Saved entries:
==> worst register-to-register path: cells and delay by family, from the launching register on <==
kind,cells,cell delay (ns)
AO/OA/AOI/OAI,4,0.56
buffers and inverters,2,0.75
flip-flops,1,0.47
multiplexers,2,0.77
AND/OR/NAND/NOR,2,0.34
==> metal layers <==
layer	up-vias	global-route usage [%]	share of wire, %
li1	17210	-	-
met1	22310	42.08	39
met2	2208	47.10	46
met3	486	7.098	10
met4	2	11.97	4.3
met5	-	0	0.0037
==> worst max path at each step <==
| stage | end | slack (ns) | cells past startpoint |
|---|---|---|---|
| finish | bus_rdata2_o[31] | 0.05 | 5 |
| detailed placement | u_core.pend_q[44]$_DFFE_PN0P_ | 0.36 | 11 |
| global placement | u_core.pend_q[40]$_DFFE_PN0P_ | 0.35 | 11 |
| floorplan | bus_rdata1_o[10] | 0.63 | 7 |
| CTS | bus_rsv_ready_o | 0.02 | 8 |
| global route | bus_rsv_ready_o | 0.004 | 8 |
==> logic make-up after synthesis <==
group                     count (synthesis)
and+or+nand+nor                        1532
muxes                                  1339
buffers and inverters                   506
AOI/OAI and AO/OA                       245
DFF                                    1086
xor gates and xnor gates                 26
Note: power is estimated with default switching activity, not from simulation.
**src/rtl/synth_cmd_fifo.sv**
```systemverilog
// rtl/synth_cmd_fifo.sv - command FIFO with decode stage driving synth core registers
module synth_cmd_fifo #(
    parameter int DEPTH = 8
) (
    input  logic       clk,
    input  logic       reset,
    input  logic [7:0] synth_ctrl,
    input  logic [7:0] synth_data,
    input  logic       core_ready,
    input  logic       err_clr,
    output logic       fifo_full,
    output logic       frame_tick,
    output logic       frame_done,
    output logic [7:0] note_num,
    output logic       note_on,
    output logic [7:0] volume,
    output logic [7:0] wave_sel,
    output logic       ovf_err,
    output logic       bad_cmd
);
    localparam int AW = $clog2(DEPTH);
    localparam logic [AW:0] DEPTH_C = (AW+1)'(DEPTH);
    localparam logic [AW:0] HIGH_WM = (AW+1)'(DEPTH - 2);
    localparam logic [AW:0] ONE     = (AW+1)'(1);
    localparam logic [AW-1:0] PTR_ONE = AW'(1);

    logic [15:0]   mem [DEPTH];
    logic [AW-1:0] wr_ptr;
    logic [AW-1:0] rd_ptr;
    logic [AW:0]   count;
    logic [AW:0]   count_next;
    logic          push;
    logic          pop;
    logic          at_depth;
    logic          accept;
    logic          ovf_set;
    logic          bad_set;
    logic [7:0]    dec_ctrl;
    logic [7:0]    dec_data;

    always_comb begin
        push     = (synth_ctrl != 8'h00);
        pop      = (count != '0) && core_ready;
        at_depth = (count == DEPTH_C);
        // A pop at full frees the slot the same cycle, so the push still lands.
        accept   = push && (!at_depth || pop);
        ovf_set  = push && at_depth && !pop;
        count_next = count;
        case ({accept, pop})
            2'b10:   count_next = count + ONE;
            2'b01:   count_next = count - ONE;
            default: count_next = count;
        endcase
    end

    always_ff @(posedge clk) begin
        if (accept) begin
            mem[wr_ptr] <= {synth_ctrl, synth_data};
        end
    end

    always_ff @(posedge clk or posedge reset) begin
        if (reset) begin
            wr_ptr    <= '0;
            rd_ptr    <= '0;
            count     <= '0;
            fifo_full <= 1'b0;
            dec_ctrl  <= 8'h00;
            dec_data  <= 8'h00;
        end else begin
            count     <= count_next;
            fifo_full <= (count_next >= HIGH_WM);
            if (accept) begin
                wr_ptr <= wr_ptr + PTR_ONE;
            end
            // An idle code in the decode register means nothing was popped.
            if (pop) begin
                dec_ctrl <= mem[rd_ptr][15:8];
                dec_data <= mem[rd_ptr][7:0];
                rd_ptr   <= rd_ptr + PTR_ONE;
            end else begin
                dec_ctrl <= 8'h00;
                dec_data <= 8'h00;
            end
        end
    end

    always_comb begin
        bad_set = 1'b0;
        case (dec_ctrl)
            8'h00, 8'h01, 8'h81, 8'h41, 8'h11, 8'h20: bad_set = 1'b0;
            default:                                   bad_set = 1'b1;
        endcase
    end

    always_ff @(posedge clk or posedge reset) begin
        if (reset) begin
            frame_tick <= 1'b0;
            frame_done <= 1'b0;
            note_num   <= 8'h00;
            volume     <= 8'h00;
            wave_sel   <= 8'h00;
            ovf_err    <= 1'b0;
            bad_cmd    <= 1'b0;
        end else begin
            frame_tick <= (dec_ctrl == 8'h01);
            frame_done <= (dec_ctrl == 8'h81);
            if (dec_ctrl == 8'h41) note_num <= dec_data;
            if (dec_ctrl == 8'h11) volume   <= dec_data;
            if (dec_ctrl == 8'h20) wave_sel <= dec_data;
            // Setting events win over a same-cycle clear.
            ovf_err <= ovf_set || (ovf_err && !err_clr);
            bad_cmd <= bad_set || (bad_cmd && !err_clr);
        end
    end

    assign note_on = (note_num != 8'h00);
endmodule

```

◆ Task requirements ◆
Copy, exactly and only, the lines above that begin with the one containing "bus_rsv_ready_o | 0.02 | 8 |" and finish with the one containing "xor gates and".

◆ Answer space ◆
| CTS | bus_rsv_ready_o | 0.02 | 8 |
| global route | bus_rsv_ready_o | 0.004 | 8 |
==> logic make-up after synthesis <==
group                     count (synthesis)
and+or+nand+nor                        1532
muxes                                  1339
buffers and inverters                   506
AOI/OAI and AO/OA                       245
DFF                                    1086
xor gates and xnor gates                 26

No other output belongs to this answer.